John Hagy Davis (June 14, 1929 – January 29, 2012) was an American author who wrote several books on the Bouvier and Kennedy families and on the Mafia, both the Sicilian Mafia and its Italian-American offshoot.

Biography
Davis was the son of stockbroker John Ethelbert Davis and Maude Reppelin Bouvier, younger sister of John Vernou Bouvier III and, therefore, first cousin of Jacqueline Kennedy Onassis and Lee Radziwill.  His mother and John V. Bouvier III were both children of prominent New York lawyer John Vernou Bouvier Jr.

Davis was a 1951 graduate of Princeton University as well as Columbia University.
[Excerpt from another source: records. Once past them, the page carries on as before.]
<file path="config.mk">
export PLATFORM = sky130hd
export DESIGN_NAME = restoring_divider
export DESIGN_NICKNAME = d
export VERILOG_FILES = /design/src/rtl/div_pkg.sv /design/src/rtl/shift_left_register.sv /design/src/rtl/restoring_divider.sv
export SDC_FILE = /design/constraint.sdc
export NUM_CORES = 1
export LEC_CHECK = 0
export BUFFER_PORTS_ARGS = -buffer_cell sky130_fd_sc_hd__buf_4
export CORE_MARGIN = 10
export CORE_UTILIZATION = 50
export CTS_CLUSTER_DIAMETER = 30
export DETAILED_ROUTE_END_ITERATION = 8
export PLACE_DENSITY_LB_ADDON = 0.25
export SLEW_MARGIN = 20
export SYNTH_ARGS = -nofsm -noshare
export SYNTH_HDL_FRONTEND = slang
export SYNTH_SLANG_ARGS = --single-unit
</file>
<file path="constraint.sdc">
create_clock -name clk -period 5 [get_ports clk]
set_input_delay 1 -clock clk [delete_from_list [all_inputs] [get_ports clk]]
set_output_delay 1 -clock clk [all_outputs]
set_load 0.01 [all_outputs]
</file>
While serving in the United States Navy during the 1950s, he was officer with the Sixth Fleet stationed in Naples, Italy. Davis said that he was required to "deal with the mafia hoods who controlled the ports" as part of his duties as shore patrol and legal officer. He stated that during his time there he became interested in the history of Italy and studied the history of the mafia. After the Navy, Davis studied at the Italian Institute for Historical Studies in Naples, and directed a cultural center in southern Italy.

Author
Davis is the author of several books about American families such as the Bouviers, the Guggenheims and the Kennedys.

Mafia Kingfish
In 1989, the New American Library published Mafia Kingfish: Carlos Marcello and the Assassination of John F. Kennedy in which Davis implicated the mafia and Carlos Marcello in the assassination of John F. Kennedy. According to Davis Lee Harvey Oswald and Jack Ruby had "strong ties" to Marcello, and that an Oswald imposter visited the Russian embassies in Cuba and Mexico.
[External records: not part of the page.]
File: config.mk
export PLATFORM = sky130hd
export DESIGN_NAME = jtag_dma_controller_flat
export DESIGN_NICKNAME = d
export VERILOG_FILES = /design/src/rtl/jtag_dma_controller_if.sv /design/src/rtl/jtag_dma_controller.sv /design/src/flat_wrapper.sv
export SDC_FILE = /design/constraint.sdc
export NUM_CORES = 1
export LEC_CHECK = 0
export BUFFER_PORTS_ARGS = -buffer_cell sky130_fd_sc_hd__clkbuf_2
export CORE_ASPECT_RATIO = 1.5
export CORE_MARGIN = 5
export CORE_UTILIZATION = 40
export CTS_CLUSTER_SIZE = 25
export DETAILED_ROUTE_END_ITERATION = 8
export HOLD_SLACK_MARGIN = 0.03
export PLACE_DENSITY = 0.71
export SLEW_MARGIN = 20
export SYNTH_ARGS = -nofsm -noshare
export SYNTH_HDL_FRONTEND = slang
export SYNTH_SLANG_ARGS = --single-unit
File: constraint.sdc
create_clock -name clock -period 5.2 [get_ports clock]
set_input_delay 0 -clock clock [delete_from_list [all_inputs] [get_ports clock]]
set_output_delay 0 -clock clock [all_outputs]
set_load 0.03 [all_outputs]
File: src/rtl/jtag_dma_controller_if.sv
// Bus-side handshake of the JTAG DMA controller.
//   master : the DMA controller (drives request, begin, transfer parameters, write beats)
//   slave  : the bus / arbiter (drives grant, read beats, stall, end of transfer, error)
`timescale 1ns/1ps
interface jtag_dma_controller_if;
    logic        bus_request;
    logic        bus_grant;
    logic        bus_begin_transaction;
    logic        bus_read_n_write;
    logic [31:0] bus_address;
    logic [3:0]  bus_byte_enable;
    logic [7:0]  bus_burst_size;
    logic [31:0] bus_data_out;
    logic        bus_data_valid;
    logic [31:0] bus_data_in;
    logic        bus_data_in_valid;
    logic        bus_busy;
    logic        bus_end_transaction;
    logic        bus_error;

    modport master (
        output bus_request, bus_begin_transaction, bus_read_n_write,
               bus_address, bus_byte_enable, bus_burst_size,
               bus_data_out, bus_data_valid,
        input  bus_grant, bus_data_in, bus_data_in_valid,
               bus_busy, bus_end_transaction, bus_error
    );

    modport slave (
        input  bus_request, bus_begin_transaction, bus_read_n_write,
               bus_address, bus_byte_enable, bus_burst_size,
               bus_data_out, bus_data_valid,
        output bus_grant, bus_data_in, bus_data_in_valid,
               bus_busy, bus_end_transaction, bus_error
    );
endinterface

File: src/rtl/jtag_dma_controller.sv
// JTAG DMA controller: moves burst_size+1 words between a ping-pong buffer
// and a burst bus, in either direction.
// Ports:
//   clock, reset                      rising-edge clock, synchronous active-high reset
//   cmd_write / cmd_read              one-cycle launch pulses (write wins if both)
//   cmd_address/byte_enable/burst_size transfer parameters sampled with the pulse
//   switch_ready / busy / error       idle flag, transfer-running flag, sticky abort flag
//   pp_address/writeEnable/dataIn     controller-side buffer port (read data pp_dataOut, 1-cycle latency)
//   bus                               bus handshake (master modport)
`timescale 1ns/1ps
module jtag_dma_controller #(
    parameter int BUS_TIMEOUT = 255
) (
    input  logic        clock,
    input  logic        reset,
    input  logic        cmd_write,
    input  logic        cmd_read,
    input  logic [31:0] cmd_address,
    input  logic [3:0]  cmd_byte_enable,
    input  logic [7:0]  cmd_burst_size,
    output logic        switch_ready,
    output logic        busy,
    output logic        error,
    output logic [8:0]  pp_address,
    output logic        pp_writeEnable,
    output logic [31:0] pp_dataIn,
    input  logic [31:0] pp_dataOut,
    jtag_dma_controller_if.master bus
);
    localparam int TW = $clog2(BUS_TIMEOUT + 1);

    typedef enum logic [2:0] {
        IDLE, REQUEST, BEGIN, PREFETCH, WRITE_DATA, READ_DATA, WAIT_END, DONE
    } state_t;

    state_t        state_reg, state_next;
    logic [31:0]   addr_reg;
    logic [3:0]    be_reg;
    logic [7:0]    size_reg;
    logic          dir_read_reg;
    logic [7:0]    index_reg;
    logic [TW-1:0] timeout_reg;
    logic          error_reg;
    logic          switch_ready_reg, busy_reg;
    logic          bus_request_reg, bus_begin_reg, bus_data_valid_reg;
    logic [31:0]   bus_address_reg;
    logic [3:0]    bus_be_reg;
    logic [7:0]    bus_size_reg;

    logic       launch, beat, last_beat, counting, timed_out, bus_abort;
    logic [7:0] fetch_index;

    assign launch    = cmd_write | cmd_read;
    assign beat      = ((state_reg == WRITE_DATA) && !bus.bus_busy) ||
                       ((state_reg == READ_DATA) && bus.bus_data_in_valid);
    assign last_beat = beat && (index_reg == size_reg);
    assign counting  = (state_reg == WRITE_DATA) || (state_reg == READ_DATA) ||
                       (state_reg == WAIT_END);
    // The compare is against BUS_TIMEOUT-1 so the abort takes effect after
    // exactly BUS_TIMEOUT consecutive idle cycles.
    assign timed_out = counting && !beat && (timeout_reg == TW'(BUS_TIMEOUT - 1));
    assign bus_abort = bus.bus_error && (state_reg != IDLE) && (state_reg != DONE);

    always_comb begin
        state_next = state_reg;
        if (bus_abort) begin
            state_next = DONE;
        end else begin
            case (state_reg)
                IDLE:       if (launch) state_next = REQUEST;
                REQUEST:    if (bus.bus_grant) state_next = BEGIN;
                BEGIN:      state_next = dir_read_reg ? READ_DATA : PREFETCH;
                PREFETCH:   state_next = WRITE_DATA;
                WRITE_DATA, READ_DATA: begin
                    if (bus.bus_end_transaction) state_next = DONE;
                    else if (last_beat)          state_next = WAIT_END;
                    else if (timed_out)          state_next = DONE;
                end
                WAIT_END:   if (bus.bus_end_transaction || timed_out) state_next = DONE;
                DONE:       state_next = IDLE;
                default:    state_next = IDLE;
            endcase
        end
    end

    always_ff @(posedge clock) begin
        if (reset) begin
            state_reg          <= IDLE;
            addr_reg           <= '0;
            be_reg             <= '0;
            size_reg           <= '0;
            dir_read_reg       <= 1'b0;
            index_reg          <= '0;
            timeout_reg        <= '0;
            error_reg          <= 1'b0;
            switch_ready_reg   <= 1'b1;
            busy_reg           <= 1'b0;
            bus_request_reg    <= 1'b0;
            bus_begin_reg      <= 1'b0;
            bus_data_valid_reg <= 1'b0;
            bus_address_reg    <= '0;
            bus_be_reg         <= '0;
            bus_size_reg       <= '0;
        end else begin
            state_reg          <= state_next;
            switch_ready_reg   <= (state_next == IDLE);
            busy_reg           <= (state_next != IDLE);
            bus_request_reg    <= (state_next != IDLE) && (state_next != DONE);
            bus_begin_reg      <= (state_next == BEGIN);
            bus_data_valid_reg <= (state_next == WRITE_DATA);
            bus_address_reg    <= (state_next == BEGIN) ? addr_reg : '0;
            bus_be_reg         <= (state_next == BEGIN) ? be_reg : '0;
            bus_size_reg       <= (state_next == BEGIN) ? size_reg : '0;

            if ((state_next != state_reg) || beat)
                timeout_reg <= '0;
            else if (counting)
                timeout_reg <= timeout_reg + 1'b1;

            if ((state_reg == IDLE) && launch) begin
                addr_reg     <= cmd_address;
                be_reg       <= cmd_byte_enable;
                size_reg     <= cmd_burst_size;
                dir_read_reg <= !cmd_write;
                index_reg    <= '0;
                error_reg    <= 1'b0;
            end
            if (beat)
                index_reg <= index_reg + 8'd1;
            if (state_reg == DONE) begin
                index_reg    <= '0;
                dir_read_reg <= 1'b0;
            end
            if (((state_reg != IDLE) && bus.bus_error) || timed_out)
                error_reg <= 1'b1;
        end
    end

    // On an accepted write beat the next word's address is presented at once,
    // so the buffer's one-cycle latency lines the new word up for the next
    // beat; during a stall the same address is re-read and the data holds.
    assign fetch_index    = ((state_reg == WRITE_DATA) && !bus.bus_busy) ?
                            index_reg + 8'd1 : index_reg;
    assign pp_address     = {1'b0, fetch_index};
    assign pp_writeEnable = (state_reg == READ_DATA) && bus.bus_data_in_valid && !reset;
    assign pp_dataIn      = (state_reg == READ_DATA) ? bus.bus_data_in : '0;

    assign switch_ready              = switch_ready_reg;
    assign busy                      = busy_reg;
    assign error                     = error_reg;
    assign bus.bus_request           = bus_request_reg;
    assign bus.bus_begin_transaction = bus_begin_reg;
    assign bus.bus_read_n_write      = dir_read_reg;
    assign bus.bus_address           = bus_address_reg;
    assign bus.bus_byte_enable       = bus_be_reg;
    assign bus.bus_burst_size        = bus_size_reg;
    assign bus.bus_data_valid        = bus_data_valid_reg;
    assign bus.bus_data_out          = (state_reg == WRITE_DATA) ? pp_dataOut : '0;
endmodule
Publishers Weekly called it an "engrossing, startlingly detailed biography of a Mafia don". Kirkus Reviews said "the centerpiece of [Mafia Kingfish] is a plausible, even persuasive, case for the proposition that the Gulf Coast godfather masterminded the assassination of JFK." A reviewer for The Pittsburgh Press wrote: "'Mafia Kingfish' is such a page-turner, it could be a fictional thriller. But it's an amazing bit of contemporary history begging for someone to solve its mystery."

Mafia Dynasty
HarperCollins published Davis's 1993 book Mafia Dynasty: The Rise and Fall of the Gambino Crime Family. According to Publishers Weekly, the book "explores the history of the Cosa Nostra from its roots in Italy and brilliantly depicts the violent, vicious, vulgar brotherhood." Kirkus wrote that the book was "[a]n authoritative overview of the nation's premier criminal organization, and of the greed and hubris that have toppled its leaders time and again."

Later life and death
Davis died at his home in Manhattan in 2012 due to complications of Alzheimer's disease. He was buried in Woodlawn Cemetery in The Bronx.

Published works
 (1969) The Bouviers: Portrait of an American Family
 (1989) Mafia Kingfish: Carlos Marcello and the Assassination of John F. Kennedy
 (1993) Kennedy Contract: The Mafia Plot to Assassinate the President
 (1984) The Kennedys: Dynasty and Disaster
 (1978) The Guggenheims: An American Epic
 (1993) The Bouviers: From Waterloo to the Kennedys and Beyond
 (1994) Mafia Dynasty: The Rise and Fall of the Gambino Family
 (1998) Jacqueline Bouvier: An Intimate Memoir

References

External links

1929 births
2012 deaths
20th-century American male writers
20th-century American military personnel
20th-century American non-fiction writers
Bouvier family
Columbia University alumni
Deaths from Alzheimer's disease
Military personnel from New York City
Non-fiction writers about organized crime in the United States
Princeton University alumni
Researchers of the assassination of John F. Kennedy
United States Navy officers
Writers from Manhattan
Deaths from dementia in New York (state)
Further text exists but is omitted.